Dataset entries below:

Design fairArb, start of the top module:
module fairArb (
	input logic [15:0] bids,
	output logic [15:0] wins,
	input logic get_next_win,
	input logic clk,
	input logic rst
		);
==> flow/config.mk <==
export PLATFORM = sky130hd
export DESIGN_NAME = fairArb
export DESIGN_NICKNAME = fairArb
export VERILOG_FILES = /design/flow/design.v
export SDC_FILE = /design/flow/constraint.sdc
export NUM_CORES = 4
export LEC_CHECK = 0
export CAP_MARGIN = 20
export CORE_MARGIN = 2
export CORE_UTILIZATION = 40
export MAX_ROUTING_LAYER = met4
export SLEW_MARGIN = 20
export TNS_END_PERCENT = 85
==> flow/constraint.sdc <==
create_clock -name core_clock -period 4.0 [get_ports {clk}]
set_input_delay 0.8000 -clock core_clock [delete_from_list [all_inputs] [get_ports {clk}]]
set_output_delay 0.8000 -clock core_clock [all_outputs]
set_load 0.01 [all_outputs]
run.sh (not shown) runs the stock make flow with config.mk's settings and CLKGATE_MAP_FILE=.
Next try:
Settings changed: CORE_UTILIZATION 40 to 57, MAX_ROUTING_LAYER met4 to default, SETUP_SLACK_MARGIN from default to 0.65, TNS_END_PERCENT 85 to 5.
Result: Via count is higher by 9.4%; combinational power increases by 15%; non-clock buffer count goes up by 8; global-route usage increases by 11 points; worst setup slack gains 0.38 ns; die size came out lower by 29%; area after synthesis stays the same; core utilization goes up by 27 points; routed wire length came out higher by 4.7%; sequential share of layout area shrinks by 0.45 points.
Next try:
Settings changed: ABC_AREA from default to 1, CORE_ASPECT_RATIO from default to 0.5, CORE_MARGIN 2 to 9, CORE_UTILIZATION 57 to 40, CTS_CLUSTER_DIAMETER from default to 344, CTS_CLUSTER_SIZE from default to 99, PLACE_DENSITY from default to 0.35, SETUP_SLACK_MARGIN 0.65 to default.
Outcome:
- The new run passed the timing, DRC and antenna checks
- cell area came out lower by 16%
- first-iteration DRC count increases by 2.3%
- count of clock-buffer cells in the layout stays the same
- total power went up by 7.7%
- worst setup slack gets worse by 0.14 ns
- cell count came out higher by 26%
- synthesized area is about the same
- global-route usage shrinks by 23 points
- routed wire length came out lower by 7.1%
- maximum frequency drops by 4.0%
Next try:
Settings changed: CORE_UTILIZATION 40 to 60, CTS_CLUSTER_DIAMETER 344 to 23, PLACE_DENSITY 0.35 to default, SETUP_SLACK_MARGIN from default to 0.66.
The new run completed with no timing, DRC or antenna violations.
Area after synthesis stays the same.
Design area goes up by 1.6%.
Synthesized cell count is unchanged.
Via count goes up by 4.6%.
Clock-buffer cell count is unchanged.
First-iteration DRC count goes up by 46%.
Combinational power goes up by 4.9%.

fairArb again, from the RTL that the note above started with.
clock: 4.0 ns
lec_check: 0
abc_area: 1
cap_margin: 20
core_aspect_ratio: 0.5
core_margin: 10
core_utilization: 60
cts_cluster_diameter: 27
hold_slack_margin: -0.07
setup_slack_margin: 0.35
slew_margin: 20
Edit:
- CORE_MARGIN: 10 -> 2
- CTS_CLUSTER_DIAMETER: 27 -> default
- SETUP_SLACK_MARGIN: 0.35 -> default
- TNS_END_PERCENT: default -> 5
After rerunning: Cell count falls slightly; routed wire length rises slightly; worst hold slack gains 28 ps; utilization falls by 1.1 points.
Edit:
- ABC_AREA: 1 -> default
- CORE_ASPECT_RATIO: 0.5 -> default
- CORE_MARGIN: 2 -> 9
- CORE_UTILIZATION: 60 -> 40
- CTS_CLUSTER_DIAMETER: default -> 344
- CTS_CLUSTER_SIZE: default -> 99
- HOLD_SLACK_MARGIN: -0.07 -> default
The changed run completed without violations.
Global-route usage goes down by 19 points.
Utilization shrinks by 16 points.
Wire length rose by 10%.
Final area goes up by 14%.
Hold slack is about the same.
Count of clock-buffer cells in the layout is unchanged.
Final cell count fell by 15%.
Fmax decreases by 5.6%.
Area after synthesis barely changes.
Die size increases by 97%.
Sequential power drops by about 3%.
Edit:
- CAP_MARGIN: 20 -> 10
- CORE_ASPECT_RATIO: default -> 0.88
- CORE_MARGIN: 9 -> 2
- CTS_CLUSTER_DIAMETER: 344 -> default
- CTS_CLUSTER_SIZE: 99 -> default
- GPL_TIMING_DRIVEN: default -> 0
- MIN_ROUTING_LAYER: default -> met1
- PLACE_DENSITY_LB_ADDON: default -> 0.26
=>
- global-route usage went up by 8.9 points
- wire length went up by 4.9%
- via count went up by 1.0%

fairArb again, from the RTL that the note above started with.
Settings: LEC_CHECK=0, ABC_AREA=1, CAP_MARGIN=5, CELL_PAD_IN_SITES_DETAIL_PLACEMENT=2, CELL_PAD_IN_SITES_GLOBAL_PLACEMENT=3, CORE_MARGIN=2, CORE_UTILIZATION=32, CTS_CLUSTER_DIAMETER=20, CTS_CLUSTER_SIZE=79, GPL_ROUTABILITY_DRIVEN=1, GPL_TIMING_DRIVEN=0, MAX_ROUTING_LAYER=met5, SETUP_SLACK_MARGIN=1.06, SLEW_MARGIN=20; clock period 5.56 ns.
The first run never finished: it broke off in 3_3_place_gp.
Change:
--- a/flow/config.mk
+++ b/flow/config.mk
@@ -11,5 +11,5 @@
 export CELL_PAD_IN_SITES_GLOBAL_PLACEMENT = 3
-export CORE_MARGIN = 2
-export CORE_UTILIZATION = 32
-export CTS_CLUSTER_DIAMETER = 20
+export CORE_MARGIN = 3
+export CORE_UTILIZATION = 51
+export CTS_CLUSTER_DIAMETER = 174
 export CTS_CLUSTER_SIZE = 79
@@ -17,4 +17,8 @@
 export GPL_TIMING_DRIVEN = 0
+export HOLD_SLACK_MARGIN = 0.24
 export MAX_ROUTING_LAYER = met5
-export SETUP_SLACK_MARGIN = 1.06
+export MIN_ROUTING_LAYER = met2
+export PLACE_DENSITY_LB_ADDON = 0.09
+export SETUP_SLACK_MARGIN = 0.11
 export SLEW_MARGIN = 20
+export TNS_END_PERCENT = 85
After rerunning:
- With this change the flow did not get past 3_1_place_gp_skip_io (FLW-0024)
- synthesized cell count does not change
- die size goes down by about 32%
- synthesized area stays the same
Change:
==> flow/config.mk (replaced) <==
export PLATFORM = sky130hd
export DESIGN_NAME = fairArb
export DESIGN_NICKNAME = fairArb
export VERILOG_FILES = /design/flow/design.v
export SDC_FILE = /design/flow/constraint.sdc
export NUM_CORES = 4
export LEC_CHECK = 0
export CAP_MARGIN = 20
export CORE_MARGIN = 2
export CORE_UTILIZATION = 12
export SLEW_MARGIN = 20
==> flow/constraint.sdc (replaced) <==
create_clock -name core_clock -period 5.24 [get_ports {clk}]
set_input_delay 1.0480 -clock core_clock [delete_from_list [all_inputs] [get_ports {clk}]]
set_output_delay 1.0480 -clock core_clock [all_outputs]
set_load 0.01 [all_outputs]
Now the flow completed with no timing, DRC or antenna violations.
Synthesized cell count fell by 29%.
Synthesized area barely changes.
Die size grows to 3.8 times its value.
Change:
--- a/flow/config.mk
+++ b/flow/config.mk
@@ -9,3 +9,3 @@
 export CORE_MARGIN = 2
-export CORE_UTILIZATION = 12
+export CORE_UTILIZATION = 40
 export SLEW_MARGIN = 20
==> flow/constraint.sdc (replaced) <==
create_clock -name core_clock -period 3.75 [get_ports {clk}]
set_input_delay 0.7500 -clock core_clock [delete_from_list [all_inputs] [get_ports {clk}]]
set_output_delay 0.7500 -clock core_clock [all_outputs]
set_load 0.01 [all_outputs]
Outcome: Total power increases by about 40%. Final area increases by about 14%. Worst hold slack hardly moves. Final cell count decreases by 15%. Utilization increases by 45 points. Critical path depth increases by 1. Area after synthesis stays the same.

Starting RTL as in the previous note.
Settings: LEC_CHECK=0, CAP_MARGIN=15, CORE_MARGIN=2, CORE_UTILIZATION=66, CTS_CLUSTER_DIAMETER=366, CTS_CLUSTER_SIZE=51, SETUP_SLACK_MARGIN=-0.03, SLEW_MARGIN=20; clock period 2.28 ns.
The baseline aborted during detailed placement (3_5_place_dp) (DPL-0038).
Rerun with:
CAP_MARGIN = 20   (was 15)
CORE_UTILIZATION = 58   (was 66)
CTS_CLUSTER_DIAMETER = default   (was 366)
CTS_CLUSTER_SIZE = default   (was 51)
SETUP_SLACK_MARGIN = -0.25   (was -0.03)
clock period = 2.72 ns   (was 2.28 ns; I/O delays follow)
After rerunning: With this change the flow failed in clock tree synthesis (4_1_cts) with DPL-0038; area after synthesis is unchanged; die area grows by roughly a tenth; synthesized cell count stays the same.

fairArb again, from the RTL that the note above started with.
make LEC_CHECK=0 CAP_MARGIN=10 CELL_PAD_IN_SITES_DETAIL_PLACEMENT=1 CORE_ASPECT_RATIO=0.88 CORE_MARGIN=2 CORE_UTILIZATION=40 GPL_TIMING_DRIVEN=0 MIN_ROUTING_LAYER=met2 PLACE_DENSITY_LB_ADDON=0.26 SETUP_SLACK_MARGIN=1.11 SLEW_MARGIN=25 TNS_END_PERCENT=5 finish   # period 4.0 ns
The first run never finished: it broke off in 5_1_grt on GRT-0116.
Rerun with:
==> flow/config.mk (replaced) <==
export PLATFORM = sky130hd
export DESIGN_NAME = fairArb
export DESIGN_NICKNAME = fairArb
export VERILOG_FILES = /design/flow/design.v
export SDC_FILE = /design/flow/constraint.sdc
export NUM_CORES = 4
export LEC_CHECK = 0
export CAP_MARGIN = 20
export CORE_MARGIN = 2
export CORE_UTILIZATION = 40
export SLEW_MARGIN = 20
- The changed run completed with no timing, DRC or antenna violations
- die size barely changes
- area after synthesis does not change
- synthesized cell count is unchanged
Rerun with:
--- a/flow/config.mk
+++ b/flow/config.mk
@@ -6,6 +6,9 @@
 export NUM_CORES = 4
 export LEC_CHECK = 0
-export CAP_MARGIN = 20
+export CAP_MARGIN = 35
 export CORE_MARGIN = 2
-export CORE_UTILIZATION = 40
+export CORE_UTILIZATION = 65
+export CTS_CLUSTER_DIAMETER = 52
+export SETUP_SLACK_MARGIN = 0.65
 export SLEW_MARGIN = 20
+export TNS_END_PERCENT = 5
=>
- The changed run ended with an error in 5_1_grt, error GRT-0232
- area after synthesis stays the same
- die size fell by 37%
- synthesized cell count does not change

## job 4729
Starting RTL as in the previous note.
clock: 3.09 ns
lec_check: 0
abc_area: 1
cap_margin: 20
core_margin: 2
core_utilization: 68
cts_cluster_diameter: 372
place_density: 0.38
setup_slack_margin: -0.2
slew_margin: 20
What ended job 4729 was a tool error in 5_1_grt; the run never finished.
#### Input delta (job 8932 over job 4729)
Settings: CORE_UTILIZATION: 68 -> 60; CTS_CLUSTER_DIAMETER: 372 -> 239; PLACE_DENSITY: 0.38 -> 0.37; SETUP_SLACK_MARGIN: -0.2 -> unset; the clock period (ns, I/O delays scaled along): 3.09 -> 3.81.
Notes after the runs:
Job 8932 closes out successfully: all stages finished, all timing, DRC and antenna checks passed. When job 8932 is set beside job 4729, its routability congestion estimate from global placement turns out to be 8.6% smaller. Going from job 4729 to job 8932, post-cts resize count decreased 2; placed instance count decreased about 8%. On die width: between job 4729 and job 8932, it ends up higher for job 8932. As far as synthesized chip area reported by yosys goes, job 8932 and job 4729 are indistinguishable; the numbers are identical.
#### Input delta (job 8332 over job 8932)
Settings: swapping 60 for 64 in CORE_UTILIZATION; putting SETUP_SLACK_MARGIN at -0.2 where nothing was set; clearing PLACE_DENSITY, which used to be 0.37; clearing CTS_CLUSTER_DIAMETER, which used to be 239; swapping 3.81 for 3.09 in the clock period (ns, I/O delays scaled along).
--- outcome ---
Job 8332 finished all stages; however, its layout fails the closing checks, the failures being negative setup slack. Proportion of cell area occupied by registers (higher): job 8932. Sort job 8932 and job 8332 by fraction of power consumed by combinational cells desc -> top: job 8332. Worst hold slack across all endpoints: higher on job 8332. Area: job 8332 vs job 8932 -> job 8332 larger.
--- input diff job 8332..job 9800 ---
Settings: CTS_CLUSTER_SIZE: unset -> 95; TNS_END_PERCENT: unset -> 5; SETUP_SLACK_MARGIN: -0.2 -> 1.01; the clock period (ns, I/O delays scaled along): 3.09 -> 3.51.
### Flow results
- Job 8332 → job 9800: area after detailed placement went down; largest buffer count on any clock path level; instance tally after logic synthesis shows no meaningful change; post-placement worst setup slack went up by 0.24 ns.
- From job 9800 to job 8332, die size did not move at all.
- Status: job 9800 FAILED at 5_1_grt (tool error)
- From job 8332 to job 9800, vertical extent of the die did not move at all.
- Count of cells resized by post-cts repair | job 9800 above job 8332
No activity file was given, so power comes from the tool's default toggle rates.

End of Dataset entries.
Dataset entries below:

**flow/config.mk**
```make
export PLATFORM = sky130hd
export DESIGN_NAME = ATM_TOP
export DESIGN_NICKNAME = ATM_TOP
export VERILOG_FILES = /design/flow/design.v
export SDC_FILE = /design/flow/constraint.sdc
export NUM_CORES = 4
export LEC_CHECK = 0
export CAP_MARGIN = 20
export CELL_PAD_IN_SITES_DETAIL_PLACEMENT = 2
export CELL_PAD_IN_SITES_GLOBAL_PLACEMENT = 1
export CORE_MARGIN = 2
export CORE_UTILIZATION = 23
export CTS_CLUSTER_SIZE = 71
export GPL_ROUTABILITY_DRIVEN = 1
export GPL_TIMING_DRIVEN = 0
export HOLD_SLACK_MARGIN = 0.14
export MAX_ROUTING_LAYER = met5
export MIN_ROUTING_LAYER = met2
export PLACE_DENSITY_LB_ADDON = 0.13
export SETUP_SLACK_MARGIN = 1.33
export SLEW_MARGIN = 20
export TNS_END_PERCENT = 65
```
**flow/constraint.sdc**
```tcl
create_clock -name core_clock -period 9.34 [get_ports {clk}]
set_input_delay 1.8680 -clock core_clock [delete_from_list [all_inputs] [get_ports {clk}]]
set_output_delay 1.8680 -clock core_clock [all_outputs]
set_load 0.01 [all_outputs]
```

End of Dataset entries.

What to do »
Give back exactly the lines of the listing above that run from the line with "create_clock -name core_clock -period 5.24" to the line with "create_clock -name core_clock -period 3.75", inclusive.

Problem solution »
create_clock -name core_clock -period 5.24 [get_ports {clk}]
set_input_delay 1.0480 -clock core_clock [delete_from_list [all_inputs] [get_ports {clk}]]
set_output_delay 1.0480 -clock core_clock [all_outputs]
set_load 0.01 [all_outputs]
Now the flow completed with no timing, DRC or antenna violations.
Synthesized cell count fell by 29%.
Synthesized area barely changes.
Die size grows to 3.8 times its value.
Change:
--- a/flow/config.mk
+++ b/flow/config.mk
@@ -9,3 +9,3 @@
 export CORE_MARGIN = 2
-export CORE_UTILIZATION = 12
+export CORE_UTILIZATION = 40
 export SLEW_MARGIN = 20
==> flow/constraint.sdc (replaced) <==
create_clock -name core_clock -period 3.75 [get_ports {clk}]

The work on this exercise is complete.